[[ Dataset excerpts open ]]
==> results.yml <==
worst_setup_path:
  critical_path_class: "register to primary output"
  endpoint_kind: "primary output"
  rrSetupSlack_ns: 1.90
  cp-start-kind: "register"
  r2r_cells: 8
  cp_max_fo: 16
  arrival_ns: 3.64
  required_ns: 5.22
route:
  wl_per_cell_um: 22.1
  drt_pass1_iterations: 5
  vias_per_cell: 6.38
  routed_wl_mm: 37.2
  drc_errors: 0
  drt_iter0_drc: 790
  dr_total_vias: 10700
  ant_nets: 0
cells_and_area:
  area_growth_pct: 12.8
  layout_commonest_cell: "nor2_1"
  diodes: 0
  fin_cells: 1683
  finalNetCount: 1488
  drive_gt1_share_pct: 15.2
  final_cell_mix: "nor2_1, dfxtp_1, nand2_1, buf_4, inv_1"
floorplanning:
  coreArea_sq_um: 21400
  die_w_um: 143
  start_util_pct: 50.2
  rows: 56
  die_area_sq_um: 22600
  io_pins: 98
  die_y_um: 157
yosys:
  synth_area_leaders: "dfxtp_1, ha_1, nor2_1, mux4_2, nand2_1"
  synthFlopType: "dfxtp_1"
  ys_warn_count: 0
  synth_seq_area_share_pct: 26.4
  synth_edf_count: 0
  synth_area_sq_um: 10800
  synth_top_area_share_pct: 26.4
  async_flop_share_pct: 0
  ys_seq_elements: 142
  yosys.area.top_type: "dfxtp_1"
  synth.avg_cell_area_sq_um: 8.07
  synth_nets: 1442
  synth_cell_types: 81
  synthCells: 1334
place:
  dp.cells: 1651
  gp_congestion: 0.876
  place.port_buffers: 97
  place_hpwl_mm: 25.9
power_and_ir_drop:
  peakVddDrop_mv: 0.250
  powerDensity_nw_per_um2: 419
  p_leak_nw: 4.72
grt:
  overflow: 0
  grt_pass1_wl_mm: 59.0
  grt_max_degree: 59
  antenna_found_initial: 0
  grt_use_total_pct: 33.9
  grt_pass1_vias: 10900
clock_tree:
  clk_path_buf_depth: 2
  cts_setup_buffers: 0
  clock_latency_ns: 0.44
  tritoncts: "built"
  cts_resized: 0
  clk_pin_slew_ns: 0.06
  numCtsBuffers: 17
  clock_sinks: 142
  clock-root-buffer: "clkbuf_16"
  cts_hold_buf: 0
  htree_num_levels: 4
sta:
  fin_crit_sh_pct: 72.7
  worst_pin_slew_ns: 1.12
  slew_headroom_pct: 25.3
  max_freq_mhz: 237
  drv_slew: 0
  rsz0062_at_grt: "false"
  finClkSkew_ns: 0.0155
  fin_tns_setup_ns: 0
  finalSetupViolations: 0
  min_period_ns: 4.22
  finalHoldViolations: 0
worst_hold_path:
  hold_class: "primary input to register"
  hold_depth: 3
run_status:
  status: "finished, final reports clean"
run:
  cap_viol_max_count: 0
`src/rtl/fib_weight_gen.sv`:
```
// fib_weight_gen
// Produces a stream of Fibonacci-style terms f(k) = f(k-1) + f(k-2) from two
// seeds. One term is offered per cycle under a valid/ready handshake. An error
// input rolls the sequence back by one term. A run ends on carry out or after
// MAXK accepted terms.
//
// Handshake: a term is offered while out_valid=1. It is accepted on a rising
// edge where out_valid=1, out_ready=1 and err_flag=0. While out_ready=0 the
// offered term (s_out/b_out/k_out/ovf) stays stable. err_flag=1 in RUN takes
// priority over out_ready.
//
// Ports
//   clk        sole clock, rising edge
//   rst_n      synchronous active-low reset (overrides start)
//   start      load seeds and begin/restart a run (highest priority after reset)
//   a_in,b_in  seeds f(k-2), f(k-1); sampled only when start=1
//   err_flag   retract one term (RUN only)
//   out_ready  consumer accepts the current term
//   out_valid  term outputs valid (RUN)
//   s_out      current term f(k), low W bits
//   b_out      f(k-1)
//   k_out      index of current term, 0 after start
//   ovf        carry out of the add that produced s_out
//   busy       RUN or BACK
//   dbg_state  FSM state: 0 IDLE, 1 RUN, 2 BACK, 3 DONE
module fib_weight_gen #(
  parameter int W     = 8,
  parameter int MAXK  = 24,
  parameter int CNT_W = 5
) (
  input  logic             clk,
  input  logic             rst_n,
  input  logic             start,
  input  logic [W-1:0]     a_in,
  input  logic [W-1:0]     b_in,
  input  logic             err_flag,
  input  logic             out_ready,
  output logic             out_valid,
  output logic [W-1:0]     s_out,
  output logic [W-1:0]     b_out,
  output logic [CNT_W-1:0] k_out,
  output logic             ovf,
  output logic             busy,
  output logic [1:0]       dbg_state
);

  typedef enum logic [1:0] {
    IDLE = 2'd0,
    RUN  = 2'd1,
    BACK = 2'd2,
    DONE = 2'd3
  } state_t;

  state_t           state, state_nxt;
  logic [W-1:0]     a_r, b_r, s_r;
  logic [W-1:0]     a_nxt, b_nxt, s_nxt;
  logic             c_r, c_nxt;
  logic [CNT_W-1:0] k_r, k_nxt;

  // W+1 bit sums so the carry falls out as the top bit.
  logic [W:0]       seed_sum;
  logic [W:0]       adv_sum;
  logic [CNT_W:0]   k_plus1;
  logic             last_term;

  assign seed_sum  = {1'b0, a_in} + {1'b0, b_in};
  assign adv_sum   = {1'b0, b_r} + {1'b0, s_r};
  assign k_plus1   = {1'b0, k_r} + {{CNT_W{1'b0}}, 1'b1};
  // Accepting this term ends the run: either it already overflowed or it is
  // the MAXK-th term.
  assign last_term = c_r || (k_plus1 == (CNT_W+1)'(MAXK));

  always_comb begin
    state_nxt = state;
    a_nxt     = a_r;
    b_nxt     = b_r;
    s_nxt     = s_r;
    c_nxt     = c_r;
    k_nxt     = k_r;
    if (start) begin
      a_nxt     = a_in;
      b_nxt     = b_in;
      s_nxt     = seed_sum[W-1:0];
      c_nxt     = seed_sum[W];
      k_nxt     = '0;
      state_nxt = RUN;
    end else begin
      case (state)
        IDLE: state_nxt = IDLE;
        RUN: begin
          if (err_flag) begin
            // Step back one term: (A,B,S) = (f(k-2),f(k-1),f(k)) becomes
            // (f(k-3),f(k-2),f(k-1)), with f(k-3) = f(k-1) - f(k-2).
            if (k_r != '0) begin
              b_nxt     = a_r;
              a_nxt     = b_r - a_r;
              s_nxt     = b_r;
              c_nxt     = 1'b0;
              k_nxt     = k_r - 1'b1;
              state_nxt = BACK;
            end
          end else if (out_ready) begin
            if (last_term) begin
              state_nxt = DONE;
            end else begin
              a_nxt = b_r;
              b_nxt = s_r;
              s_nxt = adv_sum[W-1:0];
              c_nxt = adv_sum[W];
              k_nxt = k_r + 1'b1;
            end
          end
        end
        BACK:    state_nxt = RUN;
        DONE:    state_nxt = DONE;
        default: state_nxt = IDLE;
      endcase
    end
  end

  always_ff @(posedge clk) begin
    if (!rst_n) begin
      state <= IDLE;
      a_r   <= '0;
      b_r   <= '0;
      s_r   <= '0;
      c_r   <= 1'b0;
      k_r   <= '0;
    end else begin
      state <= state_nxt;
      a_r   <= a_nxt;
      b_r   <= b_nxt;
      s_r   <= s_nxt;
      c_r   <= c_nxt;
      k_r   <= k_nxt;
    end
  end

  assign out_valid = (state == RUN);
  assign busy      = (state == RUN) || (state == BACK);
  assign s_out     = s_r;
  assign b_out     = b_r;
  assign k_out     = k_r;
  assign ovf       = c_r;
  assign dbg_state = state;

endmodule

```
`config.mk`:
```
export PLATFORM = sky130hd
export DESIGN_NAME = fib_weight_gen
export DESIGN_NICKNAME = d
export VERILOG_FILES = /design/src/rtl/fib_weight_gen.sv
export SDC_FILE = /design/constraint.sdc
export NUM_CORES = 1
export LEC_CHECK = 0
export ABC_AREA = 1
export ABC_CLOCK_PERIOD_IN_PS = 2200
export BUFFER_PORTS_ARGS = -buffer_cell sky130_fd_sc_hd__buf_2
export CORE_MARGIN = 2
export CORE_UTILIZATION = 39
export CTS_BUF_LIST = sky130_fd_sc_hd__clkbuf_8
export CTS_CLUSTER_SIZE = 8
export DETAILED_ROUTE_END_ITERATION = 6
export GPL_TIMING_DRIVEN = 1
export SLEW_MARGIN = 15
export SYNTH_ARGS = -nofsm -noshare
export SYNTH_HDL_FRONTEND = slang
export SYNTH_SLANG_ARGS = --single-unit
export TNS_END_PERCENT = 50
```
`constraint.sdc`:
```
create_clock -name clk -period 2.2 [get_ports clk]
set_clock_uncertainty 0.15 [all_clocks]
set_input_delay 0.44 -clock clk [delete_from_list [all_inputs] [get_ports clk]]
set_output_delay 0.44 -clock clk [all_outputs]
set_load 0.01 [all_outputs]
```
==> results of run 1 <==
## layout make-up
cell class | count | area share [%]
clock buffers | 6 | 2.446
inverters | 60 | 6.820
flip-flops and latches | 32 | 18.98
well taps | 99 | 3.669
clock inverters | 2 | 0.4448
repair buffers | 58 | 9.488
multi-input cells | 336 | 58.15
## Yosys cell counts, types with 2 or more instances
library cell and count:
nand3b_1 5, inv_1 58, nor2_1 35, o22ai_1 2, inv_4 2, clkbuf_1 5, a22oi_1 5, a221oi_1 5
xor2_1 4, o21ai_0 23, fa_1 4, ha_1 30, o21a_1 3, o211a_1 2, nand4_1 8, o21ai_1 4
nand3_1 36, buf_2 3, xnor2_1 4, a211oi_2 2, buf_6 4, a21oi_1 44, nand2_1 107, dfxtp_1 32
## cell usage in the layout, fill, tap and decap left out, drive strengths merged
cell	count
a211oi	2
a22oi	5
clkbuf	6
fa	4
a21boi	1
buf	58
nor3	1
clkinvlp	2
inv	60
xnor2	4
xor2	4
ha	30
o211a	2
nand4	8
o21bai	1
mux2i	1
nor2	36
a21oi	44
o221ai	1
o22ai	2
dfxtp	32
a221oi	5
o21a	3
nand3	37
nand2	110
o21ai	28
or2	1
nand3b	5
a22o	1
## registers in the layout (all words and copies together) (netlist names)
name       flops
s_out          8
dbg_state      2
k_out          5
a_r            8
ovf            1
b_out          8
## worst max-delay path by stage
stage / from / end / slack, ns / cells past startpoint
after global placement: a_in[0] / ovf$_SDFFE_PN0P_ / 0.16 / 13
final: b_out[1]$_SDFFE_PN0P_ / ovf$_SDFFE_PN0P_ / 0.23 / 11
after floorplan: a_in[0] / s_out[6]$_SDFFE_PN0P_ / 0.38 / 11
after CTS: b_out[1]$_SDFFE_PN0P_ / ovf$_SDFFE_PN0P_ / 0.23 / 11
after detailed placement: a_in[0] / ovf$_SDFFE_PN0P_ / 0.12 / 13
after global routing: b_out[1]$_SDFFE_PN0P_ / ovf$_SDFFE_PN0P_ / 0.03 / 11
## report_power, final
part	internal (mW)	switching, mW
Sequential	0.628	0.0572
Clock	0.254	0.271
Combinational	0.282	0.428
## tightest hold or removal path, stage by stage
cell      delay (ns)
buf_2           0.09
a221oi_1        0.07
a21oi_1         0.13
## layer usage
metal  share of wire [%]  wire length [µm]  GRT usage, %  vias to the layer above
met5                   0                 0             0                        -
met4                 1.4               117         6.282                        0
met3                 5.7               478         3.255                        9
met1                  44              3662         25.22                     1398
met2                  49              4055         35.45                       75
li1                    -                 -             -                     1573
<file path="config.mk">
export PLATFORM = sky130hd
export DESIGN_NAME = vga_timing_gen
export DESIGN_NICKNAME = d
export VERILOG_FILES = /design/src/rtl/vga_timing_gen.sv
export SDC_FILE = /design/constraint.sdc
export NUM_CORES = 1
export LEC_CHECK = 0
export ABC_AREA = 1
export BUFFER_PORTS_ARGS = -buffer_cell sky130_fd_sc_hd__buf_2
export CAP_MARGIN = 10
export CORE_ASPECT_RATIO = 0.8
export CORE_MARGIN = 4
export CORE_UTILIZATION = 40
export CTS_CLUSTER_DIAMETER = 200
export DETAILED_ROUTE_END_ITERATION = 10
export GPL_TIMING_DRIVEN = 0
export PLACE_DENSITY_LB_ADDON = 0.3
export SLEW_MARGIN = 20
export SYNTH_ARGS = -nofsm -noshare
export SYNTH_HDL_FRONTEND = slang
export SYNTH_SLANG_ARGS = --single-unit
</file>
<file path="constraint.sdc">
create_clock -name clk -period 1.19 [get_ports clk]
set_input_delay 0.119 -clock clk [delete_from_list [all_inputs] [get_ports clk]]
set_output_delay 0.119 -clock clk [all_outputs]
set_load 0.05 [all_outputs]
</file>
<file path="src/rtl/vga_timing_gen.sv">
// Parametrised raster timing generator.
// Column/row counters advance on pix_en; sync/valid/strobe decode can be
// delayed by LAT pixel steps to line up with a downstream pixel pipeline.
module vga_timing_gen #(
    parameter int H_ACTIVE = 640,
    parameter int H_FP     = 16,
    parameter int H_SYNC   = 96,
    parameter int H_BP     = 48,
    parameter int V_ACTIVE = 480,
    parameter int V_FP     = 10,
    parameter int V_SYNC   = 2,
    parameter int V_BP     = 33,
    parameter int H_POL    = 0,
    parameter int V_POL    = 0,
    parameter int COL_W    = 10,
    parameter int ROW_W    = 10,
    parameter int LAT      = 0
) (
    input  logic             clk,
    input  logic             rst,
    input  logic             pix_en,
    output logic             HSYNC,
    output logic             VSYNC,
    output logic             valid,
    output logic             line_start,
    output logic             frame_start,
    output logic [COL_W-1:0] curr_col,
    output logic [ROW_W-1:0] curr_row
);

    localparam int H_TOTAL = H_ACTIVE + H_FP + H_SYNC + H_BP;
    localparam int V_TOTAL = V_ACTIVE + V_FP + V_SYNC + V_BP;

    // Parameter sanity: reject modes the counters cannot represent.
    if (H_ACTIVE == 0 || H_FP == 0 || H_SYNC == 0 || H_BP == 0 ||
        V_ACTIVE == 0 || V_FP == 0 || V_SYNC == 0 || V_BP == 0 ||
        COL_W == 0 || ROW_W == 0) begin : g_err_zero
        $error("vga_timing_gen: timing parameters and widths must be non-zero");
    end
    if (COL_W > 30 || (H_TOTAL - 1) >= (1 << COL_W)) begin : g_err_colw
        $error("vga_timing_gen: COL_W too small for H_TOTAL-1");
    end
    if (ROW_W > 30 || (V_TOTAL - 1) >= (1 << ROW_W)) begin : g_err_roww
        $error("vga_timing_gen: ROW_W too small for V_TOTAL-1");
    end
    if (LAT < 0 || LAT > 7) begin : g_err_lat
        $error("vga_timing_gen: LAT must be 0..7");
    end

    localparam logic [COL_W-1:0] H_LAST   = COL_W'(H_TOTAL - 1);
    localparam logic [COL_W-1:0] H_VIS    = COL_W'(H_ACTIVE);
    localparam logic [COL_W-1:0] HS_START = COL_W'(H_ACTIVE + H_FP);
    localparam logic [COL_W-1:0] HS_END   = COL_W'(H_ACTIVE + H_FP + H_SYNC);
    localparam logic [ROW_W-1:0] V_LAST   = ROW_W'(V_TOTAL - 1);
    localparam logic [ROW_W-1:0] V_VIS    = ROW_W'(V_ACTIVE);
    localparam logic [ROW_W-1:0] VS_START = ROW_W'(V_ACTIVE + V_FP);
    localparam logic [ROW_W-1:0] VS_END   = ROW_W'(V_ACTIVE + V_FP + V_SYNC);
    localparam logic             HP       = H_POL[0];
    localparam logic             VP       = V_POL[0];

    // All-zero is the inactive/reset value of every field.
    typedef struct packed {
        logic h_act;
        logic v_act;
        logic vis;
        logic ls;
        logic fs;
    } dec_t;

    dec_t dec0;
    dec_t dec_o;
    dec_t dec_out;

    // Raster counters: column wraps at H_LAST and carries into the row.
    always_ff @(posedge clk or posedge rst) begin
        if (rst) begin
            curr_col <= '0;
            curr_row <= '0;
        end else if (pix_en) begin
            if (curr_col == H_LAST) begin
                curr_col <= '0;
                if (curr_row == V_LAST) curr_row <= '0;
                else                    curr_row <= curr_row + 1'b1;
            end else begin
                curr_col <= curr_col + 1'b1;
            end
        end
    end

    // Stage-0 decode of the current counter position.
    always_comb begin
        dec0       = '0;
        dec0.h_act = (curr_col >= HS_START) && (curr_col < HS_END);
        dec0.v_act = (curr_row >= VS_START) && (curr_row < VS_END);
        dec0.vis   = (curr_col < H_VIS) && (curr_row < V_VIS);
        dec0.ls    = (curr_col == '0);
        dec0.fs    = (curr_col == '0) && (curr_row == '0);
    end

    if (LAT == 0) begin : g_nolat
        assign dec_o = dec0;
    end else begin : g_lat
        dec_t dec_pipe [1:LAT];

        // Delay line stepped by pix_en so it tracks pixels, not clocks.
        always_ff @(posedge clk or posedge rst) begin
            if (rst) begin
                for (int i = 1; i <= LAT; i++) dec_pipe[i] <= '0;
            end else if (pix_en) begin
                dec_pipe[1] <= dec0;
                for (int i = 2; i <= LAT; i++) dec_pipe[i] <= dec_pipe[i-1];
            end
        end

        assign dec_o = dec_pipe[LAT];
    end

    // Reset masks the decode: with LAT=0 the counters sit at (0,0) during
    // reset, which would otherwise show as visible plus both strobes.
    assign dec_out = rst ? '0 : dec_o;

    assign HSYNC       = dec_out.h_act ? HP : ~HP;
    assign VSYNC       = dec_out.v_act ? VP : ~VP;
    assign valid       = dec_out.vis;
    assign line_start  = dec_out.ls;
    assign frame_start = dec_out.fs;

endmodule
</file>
[[ Dataset excerpts closed ]]
**Your assignment:**
Check each line above for the string "primary" and copy every line that has it.

**Task output:**
  critical_path_class: "register to primary output"
  endpoint_kind: "primary output"
  hold_class: "primary input to register"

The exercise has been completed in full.